# Convolutional Neural Networks

Let's adapt the model we've built yesterday with convolutional layers instead of fully connected ones.

## Recap

As a first simple model, we have implemented a neural network performing softmax regression, which is a straightforward way to do classification. It looked like this:

![alt text](images/softmax-regression-scalargraph.png "Softmax Regression graph")

Then, we expanded the model to include a hidden layer, and tried to look at our model from a _flowing tensors_ perspective.

![alt text](images/fc.png "The flow of tensors")

In [1]:
from tensorflow.examples.tutorials.mnist import input_data
mnist = input_data.read_data_sets("MNIST_data/", one_hot=True)

Extracting MNIST_data/train-images-idx3-ubyte.gz
Extracting MNIST_data/train-labels-idx1-ubyte.gz
Extracting MNIST_data/t10k-images-idx3-ubyte.gz
Extracting MNIST_data/t10k-labels-idx1-ubyte.gz


In [2]:
import tensorflow as tf

def conv_weights(filters_size, channels_size, name):
    shape = filters_size + channels_size
    return tf.Variable(tf.truncated_normal(shape, stddev=0.1), name=name)
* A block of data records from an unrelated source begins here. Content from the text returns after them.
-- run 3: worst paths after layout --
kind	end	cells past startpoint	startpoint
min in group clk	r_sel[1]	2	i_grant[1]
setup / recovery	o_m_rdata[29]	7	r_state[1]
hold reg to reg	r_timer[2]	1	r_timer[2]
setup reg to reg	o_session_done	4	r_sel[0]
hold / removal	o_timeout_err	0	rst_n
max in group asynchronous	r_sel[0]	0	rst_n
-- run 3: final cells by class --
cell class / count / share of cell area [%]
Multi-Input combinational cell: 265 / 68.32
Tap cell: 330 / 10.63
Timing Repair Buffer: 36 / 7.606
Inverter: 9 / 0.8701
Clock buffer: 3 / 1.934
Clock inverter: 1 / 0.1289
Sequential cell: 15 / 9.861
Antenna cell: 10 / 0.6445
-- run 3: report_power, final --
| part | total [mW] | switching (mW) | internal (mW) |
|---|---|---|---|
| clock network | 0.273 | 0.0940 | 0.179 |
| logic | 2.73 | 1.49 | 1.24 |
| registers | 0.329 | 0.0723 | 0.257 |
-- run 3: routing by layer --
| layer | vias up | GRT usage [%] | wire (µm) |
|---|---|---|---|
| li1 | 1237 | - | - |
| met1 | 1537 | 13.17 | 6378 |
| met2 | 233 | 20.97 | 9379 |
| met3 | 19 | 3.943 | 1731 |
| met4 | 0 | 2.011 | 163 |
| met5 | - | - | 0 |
<file path="src/rtl/keyencoder_radix.sv">
// Radix-N keypad entry: synchronised press detection, digit shift register and valid/ready code hand-off.
// Press to output update takes SYNC_STAGES+1 edges; a presented code is held until code_ready.
module keyencoder_radix #(
    parameter int DIGITS      = 9,
    parameter int RADIX_BITS  = 1,
    parameter int SYNC_STAGES = 2,
    localparam int NK   = 2**RADIX_BITS,
    localparam int CW   = DIGITS*RADIX_BITS,
    localparam int CNTW = $clog2(DIGITS+1)
) (
    input  logic            clk,
    input  logic            rst,
    input  logic [NK-1:0]   keypad,
    input  logic            bksp,
    input  logic            enter_key,
    input  logic            arm,
    input  logic            code_ready,
    output logic [CW-1:0]   keycode,
    output logic [CNTW-1:0] digit_count,
    output logic            code_valid,
    output logic            store_dig,
    output logic            key_err
);

    localparam int NL = NK + 2;
    localparam logic [CNTW-1:0] CNT_ONE = CNTW'(1);
    localparam logic [CNTW-1:0] CNT_MAX = CNTW'(DIGITS);
    localparam logic [NL-1:0]   LINE_ONE = NL'(1);

    typedef enum logic [1:0] {IDLE, COLLECT, HOLD} state_t;

    state_t          state;
    logic [NL-1:0]   raw_lines;
    logic [NL-1:0]   sync_q [SYNC_STAGES];
    logic [NL-1:0]   prev_q;
    logic [NL-1:0]   lines;
    logic            strobe;
    logic            one_hot;
    logic            is_dig;
    logic            is_bksp;
    logic [RADIX_BITS-1:0] dig_val;
    logic [CW-1:0]   shifted;

    assign raw_lines = {enter_key, bksp, keypad};

    always_ff @(posedge clk) begin
        if (rst) begin
            for (int i = 0; i < SYNC_STAGES; i++) begin
                sync_q[i] <= '0;
            end
            prev_q <= '0;
        end else begin
            sync_q[0] <= raw_lines;
            for (int i = 1; i < SYNC_STAGES; i++) begin
                sync_q[i] <= sync_q[i-1];
            end
            prev_q <= sync_q[SYNC_STAGES-1];
        end
    end

    assign lines   = sync_q[SYNC_STAGES-1];
    // All lines must have been released before the next press counts.
    assign strobe  = (|lines) && !(|prev_q);
    assign one_hot = (|lines) && ((lines & (lines - LINE_ONE)) == '0);
    assign is_dig  = |lines[NK-1:0];
    assign is_bksp = lines[NK];

    always_comb begin
        dig_val = '0;
        for (int i = 0; i < NK; i++) begin
            if (lines[i]) begin
                dig_val = RADIX_BITS'(i);
            end
        end
    end

    // Shift-and-insert also covers the single-digit case, where the new digit replaces the code.
    assign shifted = (keycode << RADIX_BITS) | CW'(dig_val);

    always_ff @(posedge clk) begin
        if (rst) begin
            state       <= IDLE;
            keycode     <= '0;
            digit_count <= '0;
            code_valid  <= 1'b0;
            store_dig   <= 1'b0;
            key_err     <= 1'b0;
        end else begin
            store_dig <= 1'b0;
            key_err   <= 1'b0;
            case (state)
                IDLE: begin
                    keycode     <= '0;
                    digit_count <= '0;
                    if (arm) begin
                        state <= COLLECT;
                    end
                end
                COLLECT: begin
                    if (!arm) begin
                        state       <= IDLE;
                        keycode     <= '0;
                        digit_count <= '0;
                    end else if (strobe) begin
                        if (!one_hot) begin
                            key_err <= 1'b1;
                        end else if (is_dig) begin
                            if (digit_count < CNT_MAX) begin
                                keycode     <= shifted;
                                digit_count <= digit_count + CNT_ONE;
                                store_dig   <= 1'b1;
                            end else begin
                                key_err <= 1'b1;
                            end
                        end else if (is_bksp) begin
                            if (digit_count != '0) begin
                                keycode     <= keycode >> RADIX_BITS;
                                digit_count <= digit_count - CNT_ONE;
                            end else begin
                                key_err <= 1'b1;
                            end
                        end else begin
                            if (digit_count != '0) begin
                                state      <= HOLD;
                                code_valid <= 1'b1;
                            end else begin
                                key_err <= 1'b1;
                            end
                        end
                    end
                end
                HOLD: begin
                    // arm is only consulted once the consumer has taken the code.
                    if (code_ready) begin
                        code_valid  <= 1'b0;
                        keycode     <= '0;
                        digit_count <= '0;
                        state       <= arm ? COLLECT : IDLE;
                    end
                end
                default: begin
                    state <= IDLE;
                end
            endcase
        end
    end

endmodule

</file>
def conv(x, W, stride, name):
    strides_shape = [1, stride, stride, 1]
    return tf.nn.conv2d(x, W, strides_shape, padding='SAME', name=name)

def pool(x, size, stride, name):
    pool_shape = [1] + size + [1]
    strides_shape = [1, stride, stride, 1]
    return tf.nn.max_pool(x, pool_shape, strides_shape, padding='SAME', name=name)
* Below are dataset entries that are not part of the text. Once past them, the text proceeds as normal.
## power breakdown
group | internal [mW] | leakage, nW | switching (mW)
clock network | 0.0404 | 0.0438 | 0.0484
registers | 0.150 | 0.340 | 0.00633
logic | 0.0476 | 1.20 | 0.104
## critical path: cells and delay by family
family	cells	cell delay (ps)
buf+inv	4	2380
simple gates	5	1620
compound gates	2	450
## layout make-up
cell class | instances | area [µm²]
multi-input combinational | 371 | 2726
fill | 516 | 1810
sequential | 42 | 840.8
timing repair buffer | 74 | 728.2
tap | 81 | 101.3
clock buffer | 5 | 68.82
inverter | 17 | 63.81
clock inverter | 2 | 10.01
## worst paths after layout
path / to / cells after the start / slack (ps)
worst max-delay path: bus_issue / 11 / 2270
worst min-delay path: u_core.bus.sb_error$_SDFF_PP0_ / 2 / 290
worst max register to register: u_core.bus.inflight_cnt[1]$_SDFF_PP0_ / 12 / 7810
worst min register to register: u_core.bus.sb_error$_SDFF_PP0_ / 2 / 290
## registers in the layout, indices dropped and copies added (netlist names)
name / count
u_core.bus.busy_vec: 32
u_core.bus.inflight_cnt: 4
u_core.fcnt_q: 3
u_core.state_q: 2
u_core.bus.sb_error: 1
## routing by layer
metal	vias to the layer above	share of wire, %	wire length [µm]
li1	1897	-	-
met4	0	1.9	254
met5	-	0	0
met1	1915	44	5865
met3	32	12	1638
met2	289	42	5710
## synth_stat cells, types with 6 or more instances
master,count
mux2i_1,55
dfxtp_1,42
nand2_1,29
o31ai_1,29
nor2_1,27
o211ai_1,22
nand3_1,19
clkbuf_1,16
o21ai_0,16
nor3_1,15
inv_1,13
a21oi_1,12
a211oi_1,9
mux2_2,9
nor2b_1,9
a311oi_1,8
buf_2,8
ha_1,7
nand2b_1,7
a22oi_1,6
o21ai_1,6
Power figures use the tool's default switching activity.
TensorFlow `conv2d` function requires the weights to be structured in a 4D tensor with dimension `[filter_width, filter_height, channel_in, channel_out]`, where:

- `filter_width` and `filter_height` represent the dimension of our convolutional filters
- `channel_in` represents the input channel size, be it 1 of grayscale, 3 for RGB, or any other number
- `channel_out` can be seen as the number of filters we are applying to our input, or as the number of feature maps we'll generate as output

`conv2d` also requires the input to be a 4D tensor with dimension `[batch_size, input_height, input_width, channel_in]`.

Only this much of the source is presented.